パウエルFRB議長は1月の連邦公開市場委員会(FOMC)後の会見で「住宅の入手しやすさに長期的な問題がある。十分な数の住宅が建設されていない」とした上で、「FRBにはこれに対応する手段がない」と述べた。
住宅市場は地域によって大きく異なり、各地の建築規制、政治状況、地価が動向を左右する。一方で資金調達コストが投資決定を左右するため、将来の住宅供給は現在の金融政策状況で決まることになる。
住居費全体のディスインフレが進むことはほぼ確実とみられている。新型コロナ流行時の記録的な家賃・住宅価格の高騰が収束しているためだ。ただ、FRBがインフレ鈍化への自信を深め、利下げを開始するには、住居費のディスインフレを見極めることが不可欠とみられる。
<長期的なインフレリスク>
インフレ率は40年ぶりの高水準から低下しているものの、FRB高官は最近の動向が不安定であることを認めている。特に住居費は予想以上に高止まりしている。

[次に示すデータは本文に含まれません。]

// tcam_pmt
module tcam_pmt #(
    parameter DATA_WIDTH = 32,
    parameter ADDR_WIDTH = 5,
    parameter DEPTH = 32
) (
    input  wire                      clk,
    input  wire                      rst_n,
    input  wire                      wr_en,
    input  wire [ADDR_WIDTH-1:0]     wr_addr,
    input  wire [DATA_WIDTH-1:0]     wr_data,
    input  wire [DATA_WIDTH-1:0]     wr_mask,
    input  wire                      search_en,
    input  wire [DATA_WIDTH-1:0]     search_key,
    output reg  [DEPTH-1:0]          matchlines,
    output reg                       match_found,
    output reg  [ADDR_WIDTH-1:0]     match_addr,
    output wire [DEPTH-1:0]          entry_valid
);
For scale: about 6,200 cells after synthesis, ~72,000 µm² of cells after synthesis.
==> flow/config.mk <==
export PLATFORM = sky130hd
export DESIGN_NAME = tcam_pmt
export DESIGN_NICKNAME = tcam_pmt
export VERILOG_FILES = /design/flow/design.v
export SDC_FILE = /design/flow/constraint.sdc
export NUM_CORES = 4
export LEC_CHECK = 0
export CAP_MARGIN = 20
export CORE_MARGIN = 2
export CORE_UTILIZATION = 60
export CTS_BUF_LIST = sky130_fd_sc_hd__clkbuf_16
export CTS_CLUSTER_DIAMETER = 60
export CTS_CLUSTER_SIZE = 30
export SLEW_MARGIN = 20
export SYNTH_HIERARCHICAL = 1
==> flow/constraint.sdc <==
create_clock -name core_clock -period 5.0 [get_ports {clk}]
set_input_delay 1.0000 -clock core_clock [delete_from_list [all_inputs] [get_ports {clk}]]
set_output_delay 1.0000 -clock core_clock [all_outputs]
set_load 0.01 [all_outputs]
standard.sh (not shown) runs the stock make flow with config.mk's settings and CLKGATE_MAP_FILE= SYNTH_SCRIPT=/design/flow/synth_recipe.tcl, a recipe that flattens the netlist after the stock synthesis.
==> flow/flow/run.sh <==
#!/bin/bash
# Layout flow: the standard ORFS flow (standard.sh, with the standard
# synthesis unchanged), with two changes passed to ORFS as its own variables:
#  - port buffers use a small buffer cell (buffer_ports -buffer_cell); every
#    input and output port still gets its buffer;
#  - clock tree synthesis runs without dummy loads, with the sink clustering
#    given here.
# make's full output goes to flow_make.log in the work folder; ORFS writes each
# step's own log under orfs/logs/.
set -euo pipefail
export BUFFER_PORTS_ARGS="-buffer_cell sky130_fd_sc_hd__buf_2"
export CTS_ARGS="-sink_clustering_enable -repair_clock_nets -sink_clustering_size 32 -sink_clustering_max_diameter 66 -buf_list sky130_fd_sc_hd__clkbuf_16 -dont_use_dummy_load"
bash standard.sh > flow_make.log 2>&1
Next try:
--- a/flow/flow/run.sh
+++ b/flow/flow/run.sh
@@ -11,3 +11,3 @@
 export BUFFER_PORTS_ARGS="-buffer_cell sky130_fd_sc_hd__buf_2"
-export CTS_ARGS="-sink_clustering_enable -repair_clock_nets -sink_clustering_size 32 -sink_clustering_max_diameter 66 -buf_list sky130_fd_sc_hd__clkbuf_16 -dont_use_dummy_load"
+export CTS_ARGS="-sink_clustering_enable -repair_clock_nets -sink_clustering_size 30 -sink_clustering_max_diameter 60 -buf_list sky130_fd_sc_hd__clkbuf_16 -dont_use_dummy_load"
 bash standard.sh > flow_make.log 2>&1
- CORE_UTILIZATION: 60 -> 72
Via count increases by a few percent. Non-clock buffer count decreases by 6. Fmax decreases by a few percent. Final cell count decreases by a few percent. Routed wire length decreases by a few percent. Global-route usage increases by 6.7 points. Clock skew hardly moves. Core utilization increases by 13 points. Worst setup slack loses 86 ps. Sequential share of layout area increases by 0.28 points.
Context: an optimization exercise on an open-source flow, tuned for small area. The choices shown serve that exercise and are no tape-out recipe. Only simulation tests tie the RTL to the original design; equivalence was not proved. Power figures rest on the tool's default switching activity, not on a simulated workload.

`design/flow/flow/run.sh`:
```
#!/bin/bash
# Layout flow: the standard flow (standard.sh), with two changes:
#  - synthesis is the standard synthesis script, except that the final ABC
#    mapping uses an area-oriented script (flow/abc_area.script) instead of
#    ORFS's delay-oriented one; timing is then repaired by OpenROAD as usual.
#  - port buffers are sky130_fd_sc_hd__buf_1 instead of the default choice.
# Each tool's output goes to a log file in this folder.
set -euo pipefail
W=$(pwd)
ABC=$W/flow/abc_area.script
# synthesis script: ORFS synth.tcl with the abc script swapped
sed "s#^  log_cmd abc {\*}\$abc_args#  lset abc_args 1 $ABC\n  log_cmd abc {*}\$abc_args#" \
  "$FLOW_HOME/scripts/synth.tcl" > "$W/synth_area.tcl"
grep -q "lset abc_args 1" "$W/synth_area.tcl"
sed "s#^source .*synth.tcl\$#source $W/synth_area.tcl#" "$W/synth_recipe.tcl" > "$W/synth_recipe_area.tcl"
grep -q "synth_area.tcl" "$W/synth_recipe_area.tcl"
bash standard.sh SYNTH_SCRIPT="$W/synth_recipe_area.tcl" \
  BUFFER_PORTS_ARGS="-buffer_cell sky130_fd_sc_hd__buf_1" finish > "$W/standard.log" 2>&1
```
`design/flow/flow/abc_area.script`:
```
&get -n
&st
&dch
&nf -R 1000
&put
topo
stime -c
```
`design/flow/standard.sh`:
```
#!/bin/bash
# synth_recipe.tcl (not shown) runs the flow's synth.tcl, then flattens the netlist and writes it again
# the make line also repeats each setting of config.mk as NAME=value (left out here)
make -C /OpenROAD-flow-scripts/flow DESIGN_CONFIG=/design/flow/config.mk WORK_HOME=/design/flow/orfs CLKGATE_MAP_FILE= SYNTH_SCRIPT=/design/flow/synth_recipe.tcl "${@:-finish}"
```
`design/flow/config.mk`:
```
export PLATFORM = sky130hd
export DESIGN_NAME = alu
export DESIGN_NICKNAME = alu
export VERILOG_FILES = /design/flow/design.v
export SDC_FILE = /design/flow/constraint.sdc
export NUM_CORES = 4
export LEC_CHECK = 0
export CAP_MARGIN = 20
export CORE_MARGIN = 2
export CORE_UTILIZATION = 65
export CTS_BUF_LIST = sky130_fd_sc_hd__clkbuf_4
export GPL_TIMING_DRIVEN = 0
export SLEW_MARGIN = 20
export SYNTH_HIERARCHICAL = 1
export SYNTH_MINIMUM_KEEP_SIZE = 0
```
`design/flow/constraint.sdc`:
```
create_clock -name core_clock -period 6.5 [get_ports {clk}]
set_input_delay 1.3000 -clock core_clock [delete_from_list [all_inputs] [get_ports {clk}]]
set_output_delay 1.3000 -clock core_clock [all_outputs]
set_load 0.01 [all_outputs]
```
`design/flow/design.v`:
```
module alu (
    input wire clk,
    input wire reset,
    input wire [3:0] opcode,
    input wire [15:0] operand_a,
    input wire [15:0] operand_b,
    output reg [15:0] result,
    output wire overflow_flag
);
  wire        sub = opcode[0] | opcode[2];
  wire [15:0] bx = operand_b ^ {16{sub}};
  wire [16:0] sum = {1'b0, operand_a} + {1'b0, bx} + {16'd0, sub};
  wire        ovf = (operand_a[15] == bx[15]) & (sum[15] != operand_a[15]);
  wire        lt = ~sum[16];
  assign overflow_flag = (opcode[3:1] == 3'b000) ? ovf :
                         (opcode == 4'b0100) ? lt : 1'b0;
  wire [15:0] mul;
  wire        is_sh = opcode[2] & opcode[1];
  wire        is_shr = is_sh & opcode[0];
  wire [15:0] onehot = 16'd1 << operand_b[3:0];
  wire [15:0] arev;
  genvar gi;
  generate for (gi = 0; gi < 16; gi = gi + 1) begin : g_rev
    assign arev[gi] = operand_a[15 - gi];
  end endgenerate
  wire [15:0] ma = is_shr ? arev : operand_a;
  wire [15:0] mb = is_sh ? onehot : operand_b;
  wire [15:0] mrev;
  generate for (gi = 0; gi < 16; gi = gi + 1) begin : g_mrev
    assign mrev[gi] = mul[15 - gi];
  end endgenerate
  wire pp0_0 = ma[0] & mb[0];
  wire pp0_1 = ma[0] & mb[1];
  wire pp0_2 = ma[0] & mb[2];
  wire pp0_3 = ma[0] & mb[3];
  wire pp0_4 = ma[0] & mb[4];
  wire pp0_5 = ma[0] & mb[5];
  wire pp0_6 = ma[0] & mb[6];
  wire pp0_7 = ma[0] & mb[7];
  wire pp0_8 = ma[0] & mb[8];
  wire pp0_9 = ma[0] & mb[9];
  wire pp0_10 = ma[0] & mb[10];
  wire pp0_11 = ma[0] & mb[11];
  wire pp0_12 = ma[0] & mb[12];
  wire pp0_13 = ma[0] & mb[13];
  wire pp0_14 = ma[0] & mb[14];
  wire pp0_15 = ma[0] & mb[15];
  wire pp1_0 = ma[1] & mb[0];
  wire pp1_1 = ma[1] & mb[1];
  wire pp1_2 = ma[1] & mb[2];
  wire pp1_3 = ma[1] & mb[3];
  wire pp1_4 = ma[1] & mb[4];
  wire pp1_5 = ma[1] & mb[5];
  wire pp1_6 = ma[1] & mb[6];
  wire pp1_7 = ma[1] & mb[7];
  wire pp1_8 = ma[1] & mb[8];
  wire pp1_9 = ma[1] & mb[9];
  wire pp1_10 = ma[1] & mb[10];
  wire pp1_11 = ma[1] & mb[11];
  wire pp1_12 = ma[1] & mb[12];
  wire pp1_13 = ma[1] & mb[13];
  wire pp1_14 = ma[1] & mb[14];
  wire pp2_0 = ma[2] & mb[0];
  wire pp2_1 = ma[2] & mb[1];
  wire pp2_2 = ma[2] & mb[2];
  wire pp2_3 = ma[2] & mb[3];
  wire pp2_4 = ma[2] & mb[4];
  wire pp2_5 = ma[2] & mb[5];
  wire pp2_6 = ma[2] & mb[6];
  wire pp2_7 = ma[2] & mb[7];
  wire pp2_8 = ma[2] & mb[8];
  wire pp2_9 = ma[2] & mb[9];
  wire pp2_10 = ma[2] & mb[10];
  wire pp2_11 = ma[2] & mb[11];
  wire pp2_12 = ma[2] & mb[12];
  wire pp2_13 = ma[2] & mb[13];
  wire pp3_0 = ma[3] & mb[0];
  wire pp3_1 = ma[3] & mb[1];
  wire pp3_2 = ma[3] & mb[2];
  wire pp3_3 = ma[3] & mb[3];
  wire pp3_4 = ma[3] & mb[4];
  wire pp3_5 = ma[3] & mb[5];
  wire pp3_6 = ma[3] & mb[6];
  wire pp3_7 = ma[3] & mb[7];
  wire pp3_8 = ma[3] & mb[8];
  wire pp3_9 = ma[3] & mb[9];
  wire pp3_10 = ma[3] & mb[10];
  wire pp3_11 = ma[3] & mb[11];
  wire pp3_12 = ma[3] & mb[12];
  wire pp4_0 = ma[4] & mb[0];
  wire pp4_1 = ma[4] & mb[1];
  wire pp4_2 = ma[4] & mb[2];
  wire pp4_3 = ma[4] & mb[3];
  wire pp4_4 = ma[4] & mb[4];
  wire pp4_5 = ma[4] & mb[5];
  wire pp4_6 = ma[4] & mb[6];
  wire pp4_7 = ma[4] & mb[7];
  wire pp4_8 = ma[4] & mb[8];
  wire pp4_9 = ma[4] & mb[9];
  wire pp4_10 = ma[4] & mb[10];
  wire pp4_11 = ma[4] & mb[11];
  wire pp5_0 = ma[5] & mb[0];
  wire pp5_1 = ma[5] & mb[1];
  wire pp5_2 = ma[5] & mb[2];
  wire pp5_3 = ma[5] & mb[3];
  wire pp5_4 = ma[5] & mb[4];
  wire pp5_5 = ma[5] & mb[5];
  wire pp5_6 = ma[5] & mb[6];
  wire pp5_7 = ma[5] & mb[7];
  wire pp5_8 = ma[5] & mb[8];
  wire pp5_9 = ma[5] & mb[9];
  wire pp5_10 = ma[5] & mb[10];
  wire pp6_0 = ma[6] & mb[0];
  wire pp6_1 = ma[6] & mb[1];
  wire pp6_2 = ma[6] & mb[2];
  wire pp6_3 = ma[6] & mb[3];
  wire pp6_4 = ma[6] & mb[4];
  wire pp6_5 = ma[6] & mb[5];
  wire pp6_6 = ma[6] & mb[6];
  wire pp6_7 = ma[6] & mb[7];
  wire pp6_8 = ma[6] & mb[8];
  wire pp6_9 = ma[6] & mb[9];
  wire pp7_0 = ma[7] & mb[0];
  wire pp7_1 = ma[7] & mb[1];
  wire pp7_2 = ma[7] & mb[2];
  wire pp7_3 = ma[7] & mb[3];
  wire pp7_4 = ma[7] & mb[4];
  wire pp7_5 = ma[7] & mb[5];
  wire pp7_6 = ma[7] & mb[6];
  wire pp7_7 = ma[7] & mb[7];
  wire pp7_8 = ma[7] & mb[8];
  wire pp8_0 = ma[8] & mb[0];
  wire pp8_1 = ma[8] & mb[1];
  wire pp8_2 = ma[8] & mb[2];
  wire pp8_3 = ma[8] & mb[3];
  wire pp8_4 = ma[8] & mb[4];
  wire pp8_5 = ma[8] & mb[5];
  wire pp8_6 = ma[8] & mb[6];
  wire pp8_7 = ma[8] & mb[7];
  wire pp9_0 = ma[9] & mb[0];
  wire pp9_1 = ma[9] & mb[1];
  wire pp9_2 = ma[9] & mb[2];
  wire pp9_3 = ma[9] & mb[3];
  wire pp9_4 = ma[9] & mb[4];
  wire pp9_5 = ma[9] & mb[5];
  wire pp9_6 = ma[9] & mb[6];
  wire pp10_0 = ma[10] & mb[0];
  wire pp10_1 = ma[10] & mb[1];
  wire pp10_2 = ma[10] & mb[2];
  wire pp10_3 = ma[10] & mb[3];
  wire pp10_4 = ma[10] & mb[4];
  wire pp10_5 = ma[10] & mb[5];
  wire pp11_0 = ma[11] & mb[0];
  wire pp11_1 = ma[11] & mb[1];
  wire pp11_2 = ma[11] & mb[2];
  wire pp11_3 = ma[11] & mb[3];
  wire pp11_4 = ma[11] & mb[4];
  wire pp12_0 = ma[12] & mb[0];
  wire pp12_1 = ma[12] & mb[1];
  wire pp12_2 = ma[12] & mb[2];
  wire pp12_3 = ma[12] & mb[3];
  wire pp13_0 = ma[13] & mb[0];
  wire pp13_1 = ma[13] & mb[1];
  wire pp13_2 = ma[13] & mb[2];
  wire pp14_0 = ma[14] & mb[0];
  wire pp14_1 = ma[14] & mb[1];
  wire pp15_0 = ma[15] & mb[0];
  wire s1, c2;
  ha_cell us1 (.a(pp0_13), .b(pp10_3), .s(s1), .co(c2));
  wire s3, c4;
  fa_cell us3 (.a(pp0_14), .b(pp10_4), .c(pp11_3), .s(s3), .co(c4));
  wire s5, c6;
  ha_cell us5 (.a(pp12_2), .b(pp13_1), .s(s5), .co(c6));
  wire s7 = pp0_15 ^ pp10_5 ^ pp11_4;
  wire s8 = pp12_3 ^ pp13_2 ^ pp14_1;
  wire s9 = pp15_0 ^ pp1_14;
  wire s10, c11;
  ha_cell us10 (.a(pp0_9), .b(pp1_8), .s(s10), .co(c11));
  wire s12, c13;
  fa_cell us12 (.a(pp0_10), .b(pp10_0), .c(pp1_9), .s(s12), .co(c13));
  wire s14, c15;
  ha_cell us14 (.a(pp2_8), .b(pp3_7), .s(s14), .co(c15));
  wire s16, c17;
  fa_cell us16 (.a(pp0_11), .b(pp10_1), .c(pp11_0), .s(s16), .co(c17));
  wire s18, c19;
  fa_cell us18 (.a(pp1_10), .b(pp2_9), .c(pp3_8), .s(s18), .co(c19));
  wire s20, c21;
  ha_cell us20 (.a(pp4_7), .b(pp5_6), .s(s20), .co(c21));
  wire s22, c23;
  fa_cell us22 (.a(pp0_12), .b(pp10_2), .c(pp11_1), .s(s22), .co(c23));
  wire s24, c25;
  fa_cell us24 (.a(pp12_0), .b(pp1_11), .c(pp2_10), .s(s24), .co(c25));
  wire s26, c27;
  fa_cell us26 (.a(pp3_9), .b(pp4_8), .c(pp5_7), .s(s26), .co(c27));
  wire s28, c29;
  ha_cell us28 (.a(pp6_6), .b(pp7_5), .s(s28), .co(c29));
  wire s30, c31;
  fa_cell us30 (.a(pp11_2), .b(pp12_1), .c(pp13_0), .s(s30), .co(c31));
  wire s32, c33;
  fa_cell us32 (.a(pp1_12), .b(pp2_11), .c(pp3_10), .s(s32), .co(c33));
  wire s34, c35;
  fa_cell us34 (.a(pp4_9), .b(pp5_8), .c(pp6_7), .s(s34), .co(c35));
  wire s36, c37;
  fa_cell us36 (.a(pp7_6), .b(pp8_5), .c(pp9_4), .s(s36), .co(c37));
  wire s38, c39;
  fa_cell us38 (.a(pp14_0), .b(pp1_13), .c(pp2_12), .s(s38), .co(c39));
  wire s40, c41;
  fa_cell us40 (.a(pp3_11), .b(pp4_10), .c(pp5_9), .s(s40), .co(c41));
  wire s42, c43;
  fa_cell us42 (.a(pp6_8), .b(pp7_7), .c(pp8_6), .s(s42), .co(c43));
  wire s44, c45;
  fa_cell us44 (.a(pp9_5), .b(c2), .c(s5), .s(s44), .co(c45));
  wire s46 = pp2_13 ^ pp3_12 ^ pp4_11;
  wire s47 = pp5_10 ^ pp6_9 ^ pp7_8;
  wire s48 = pp8_7 ^ pp9_6 ^ c6;
  wire s49 = s9 ^ c4 ^ s7;
  wire s50, c51;
  ha_cell us50 (.a(pp0_6), .b(pp1_5), .s(s50), .co(c51));
  wire s52, c53;
  fa_cell us52 (.a(pp0_7), .b(pp1_6), .c(pp2_5), .s(s52), .co(c53));
  wire s54, c55;
  ha_cell us54 (.a(pp3_4), .b(pp4_3), .s(s54), .co(c55));
  wire s56, c57;
  fa_cell us56 (.a(pp0_8), .b(pp1_7), .c(pp2_6), .s(s56), .co(c57));
  wire s58, c59;
  fa_cell us58 (.a(pp3_5), .b(pp4_4), .c(pp5_3), .s(s58), .co(c59));
  wire s60, c61;
  ha_cell us60 (.a(pp6_2), .b(pp7_1), .s(s60), .co(c61));
  wire s62, c63;
  fa_cell us62 (.a(pp2_7), .b(pp3_6), .c(pp4_5), .s(s62), .co(c63));
  wire s64, c65;
  fa_cell us64 (.a(pp5_4), .b(pp6_3), .c(pp7_2), .s(s64), .co(c65));
  wire s66, c67;
  fa_cell us66 (.a(pp8_1), .b(pp9_0), .c(s10), .s(s66), .co(c67));
  wire s68, c69;
  fa_cell us68 (.a(pp4_6), .b(pp5_5), .c(pp6_4), .s(s68), .co(c69));
  wire s70, c71;
  fa_cell us70 (.a(pp7_3), .b(pp8_2), .c(pp9_1), .s(s70), .co(c71));
  wire s72, c73;
  fa_cell us72 (.a(c11), .b(s14), .c(s12), .s(s72), .co(c73));
  wire s74, c75;
  fa_cell us74 (.a(pp6_5), .b(pp7_4), .c(pp8_3), .s(s74), .co(c75));
  wire s76, c77;
  fa_cell us76 (.a(pp9_2), .b(c15), .c(s20), .s(s76), .co(c77));
  wire s78, c79;
  fa_cell us78 (.a(c13), .b(s16), .c(s18), .s(s78), .co(c79));
  wire s80, c81;
  fa_cell us80 (.a(pp8_4), .b(pp9_3), .c(c21), .s(s80), .co(c81));
  wire s82, c83;
  fa_cell us82 (.a(s28), .b(c17), .c(c19), .s(s82), .co(c83));
  wire s84, c85;
  fa_cell us84 (.a(s22), .b(s24), .c(s26), .s(s84), .co(c85));
  wire s86, c87;
  fa_cell us86 (.a(c29), .b(s1), .c(c23), .s(s86), .co(c87));
  wire s88, c89;
  fa_cell us88 (.a(c25), .b(c27), .c(s30), .s(s88), .co(c89));
  wire s90, c91;
  fa_cell us90 (.a(s32), .b(s34), .c(s36), .s(s90), .co(c91));
  wire s92, c93;
  fa_cell us92 (.a(c31), .b(c33), .c(c35), .s(s92), .co(c93));
  wire s94, c95;
  fa_cell us94 (.a(c37), .b(s3), .c(s38), .s(s94), .co(c95));
  wire s96, c97;
  fa_cell us96 (.a(s40), .b(s42), .c(s44), .s(s96), .co(c97));
  wire s98 = c39 ^ c41 ^ c43;
  wire s99 = s46 ^ s47 ^ s8;
  wire s100 = c45 ^ s48 ^ s49;
  wire s101, c102;
  ha_cell us101 (.a(pp0_4), .b(pp1_3), .s(s101), .co(c102));
  wire s103, c104;
  fa_cell us103 (.a(pp0_5), .b(pp1_4), .c(pp2_3), .s(s103), .co(c104));
  wire s105, c106;
  ha_cell us105 (.a(pp3_2), .b(pp4_1), .s(s105), .co(c106));
  wire s107, c108;
  fa_cell us107 (.a(pp2_4), .b(pp3_3), .c(pp4_2), .s(s107), .co(c108));
  wire s109, c110;
  fa_cell us109 (.a(pp5_1), .b(pp6_0), .c(s50), .s(s109), .co(c110));
  wire s111, c112;
  fa_cell us111 (.a(pp5_2), .b(pp6_1), .c(pp7_0), .s(s111), .co(c112));
  wire s113, c114;
  fa_cell us113 (.a(c51), .b(s54), .c(s52), .s(s113), .co(c114));
  wire s115, c116;
  fa_cell us115 (.a(pp8_0), .b(c55), .c(s60), .s(s115), .co(c116));
  wire s117, c118;
  fa_cell us117 (.a(c53), .b(s56), .c(s58), .s(s117), .co(c118));
  wire s119, c120;
  fa_cell us119 (.a(c61), .b(c57), .c(c59), .s(s119), .co(c120));
  wire s121, c122;
  fa_cell us121 (.a(s62), .b(s64), .c(s66), .s(s121), .co(c122));
  wire s123, c124;
  fa_cell us123 (.a(c63), .b(c65), .c(s68), .s(s123), .co(c124));
  wire s125, c126;
  fa_cell us125 (.a(s70), .b(c67), .c(s72), .s(s125), .co(c126));
  wire s127, c128;
  fa_cell us127 (.a(c69), .b(c71), .c(s74), .s(s127), .co(c128));
  wire s129, c130;
  fa_cell us129 (.a(s76), .b(c73), .c(s78), .s(s129), .co(c130));
  wire s131, c132;
  fa_cell us131 (.a(c75), .b(c77), .c(s80), .s(s131), .co(c132));
  wire s133, c134;
  fa_cell us133 (.a(c79), .b(s82), .c(s84), .s(s133), .co(c134));
  wire s135, c136;
  fa_cell us135 (.a(c81), .b(c83), .c(c85), .s(s135), .co(c136));
  wire s137, c138;
  fa_cell us137 (.a(s86), .b(s88), .c(s90), .s(s137), .co(c138));
  wire s139, c140;
  fa_cell us139 (.a(c87), .b(c89), .c(c91), .s(s139), .co(c140));
  wire s141, c142;
  fa_cell us141 (.a(s92), .b(s94), .c(s96), .s(s141), .co(c142));
  wire s143 = c93 ^ c95 ^ s98;
  wire s144 = s99 ^ c97 ^ s100;
  wire s145, c146;
  ha_cell us145 (.a(pp0_3), .b(pp1_2), .s(s145), .co(c146));
  wire s147, c148;
  fa_cell us147 (.a(pp2_2), .b(pp3_1), .c(pp4_0), .s(s147), .co(c148));
  wire s149, c150;
  fa_cell us149 (.a(pp5_0), .b(c102), .c(s105), .s(s149), .co(c150));
  wire s151, c152;
  fa_cell us151 (.a(c106), .b(c104), .c(s107), .s(s151), .co(c152));
  wire s153, c154;
  fa_cell us153 (.a(c108), .b(s111), .c(c110), .s(s153), .co(c154));
  wire s155, c156;
  fa_cell us155 (.a(c112), .b(s115), .c(c114), .s(s155), .co(c156));
  wire s157, c158;
  fa_cell us157 (.a(c116), .b(c118), .c(s119), .s(s157), .co(c158));
  wire s159, c160;
  fa_cell us159 (.a(c120), .b(s123), .c(c122), .s(s159), .co(c160));
  wire s161, c162;
  fa_cell us161 (.a(c124), .b(s127), .c(c126), .s(s161), .co(c162));
  wire s163, c164;
  fa_cell us163 (.a(c128), .b(s131), .c(c130), .s(s163), .co(c164));
  wire s165, c166;
  fa_cell us165 (.a(c132), .b(c134), .c(s135), .s(s165), .co(c166));
  wire s167, c168;
  fa_cell us167 (.a(c136), .b(c138), .c(s139), .s(s167), .co(c168));
  wire s169 = c140 ^ s143 ^ c142;
  wire s170, c171;
  ha_cell us170 (.a(pp0_2), .b(pp1_1), .s(s170), .co(c171));
  wire s172, c173;
  fa_cell us172 (.a(pp2_1), .b(pp3_0), .c(s145), .s(s172), .co(c173));
  wire s174, c175;
  fa_cell us174 (.a(c146), .b(s101), .c(s147), .s(s174), .co(c175));
  wire s176, c177;
  fa_cell us176 (.a(c148), .b(s103), .c(s149), .s(s176), .co(c177));
  wire s178, c179;
  fa_cell us178 (.a(c150), .b(s109), .c(s151), .s(s178), .co(c179));
  wire s180, c181;
  fa_cell us180 (.a(c152), .b(s113), .c(s153), .s(s180), .co(c181));
  wire s182, c183;
  fa_cell us182 (.a(s117), .b(c154), .c(s155), .s(s182), .co(c183));
  wire s184, c185;
  fa_cell us184 (.a(s121), .b(c156), .c(s157), .s(s184), .co(c185));
  wire s186, c187;
  fa_cell us186 (.a(c158), .b(s125), .c(s159), .s(s186), .co(c187));
  wire s188, c189;
  fa_cell us188 (.a(s129), .b(c160), .c(s161), .s(s188), .co(c189));
  wire s190, c191;
  fa_cell us190 (.a(s133), .b(c162), .c(s163), .s(s190), .co(c191));
  wire s192, c193;
  fa_cell us192 (.a(s137), .b(c164), .c(s165), .s(s192), .co(c193));
  wire s194, c195;
  fa_cell us194 (.a(s141), .b(c166), .c(s167), .s(s194), .co(c195));
  wire s196 = c168 ^ s144 ^ s169;
  assign mul = {c195, c193, c191, c189, c187, c185, c183, c181, c179, c177, c175, c173, c171, s170, pp0_1, pp0_0} + {s196, s194, s192, s190, s188, s186, s184, s182, s180, s178, s176, s174, s172, pp2_0, pp1_0, 1'b0};
  always @(posedge clk or posedge reset) begin
    if (reset) begin
      result <= 16'h0000;
    end else begin
      case (opcode)
        4'b0000: result <= sum[15:0];
        4'b0001: result <= sum[15:0];
        4'b0010: result <= mul;
        4'b0011: result <= operand_a & operand_b;
        4'b0100: result <= operand_a | operand_b;
        4'b0101: result <= operand_a ^ operand_b;
        4'b0110: result <= mul;
        4'b0111: result <= mrev;
        default: result <= 16'h0000;
      endcase
    end
  end
endmodule
module fa_cell (input wire a, input wire b, input wire c, output wire s, output wire co);
  assign s = a ^ b ^ c;
  assign co = (a & b) | (a & c) | (b & c);
endmodule
module ha_cell (input wire a, input wire b, output wire s, output wire co);
  assign s = a ^ b;
  assign co = a & b;
endmodule
```
==> results of run 1 <==
[per-module statistics from Yosys, one instance, submodules excluded]
module	flip-flops and latches	copies in the design	cell area (sq um)	cells
alu	16	1	3740	555
fa_cell	0	78	20.0	1
ha_cell	0	13	12.5	1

先月のCPIは予想を上回ったが、住居費が前年比6%上昇したことが主因だ。新型コロナ流行前は通常4%前後だった。
リアルタイムに近い形で家賃動向を把握できる指標では、上昇率は鈍化している。FRBが注目する不動産サイト運営ジロー・グループの家賃指数は1月時点で前年比3.4%上昇した。
不動産管理・分析会社リアルページの副チーフエコノミスト、アーベン・スキブジャニ氏は、住宅価格が鈍化するのは分かっていると指摘。同社のデータによると、家賃は22年初めに前年比16%近く上昇したが、昨年夏以降は事実上、上昇していない。
だが、供給不足によりインフレが長期的に進行するリスクは残っている。金融サービス企業ファースト・アメリカン(訂正)のチーフエコノミスト、マーク・フレミング氏は「少なくとも過去10年間は十分な数の住宅が建設されおらず、だれもが望む財の供給が不足している。長期的にインフレ圧力が組み込まれるのは間違いない」と述べた。
*英文の訂正により、最終段落の「ファースト・アメリカン銀行」を「金融サービス企業ファースト・アメリカン」に訂正します。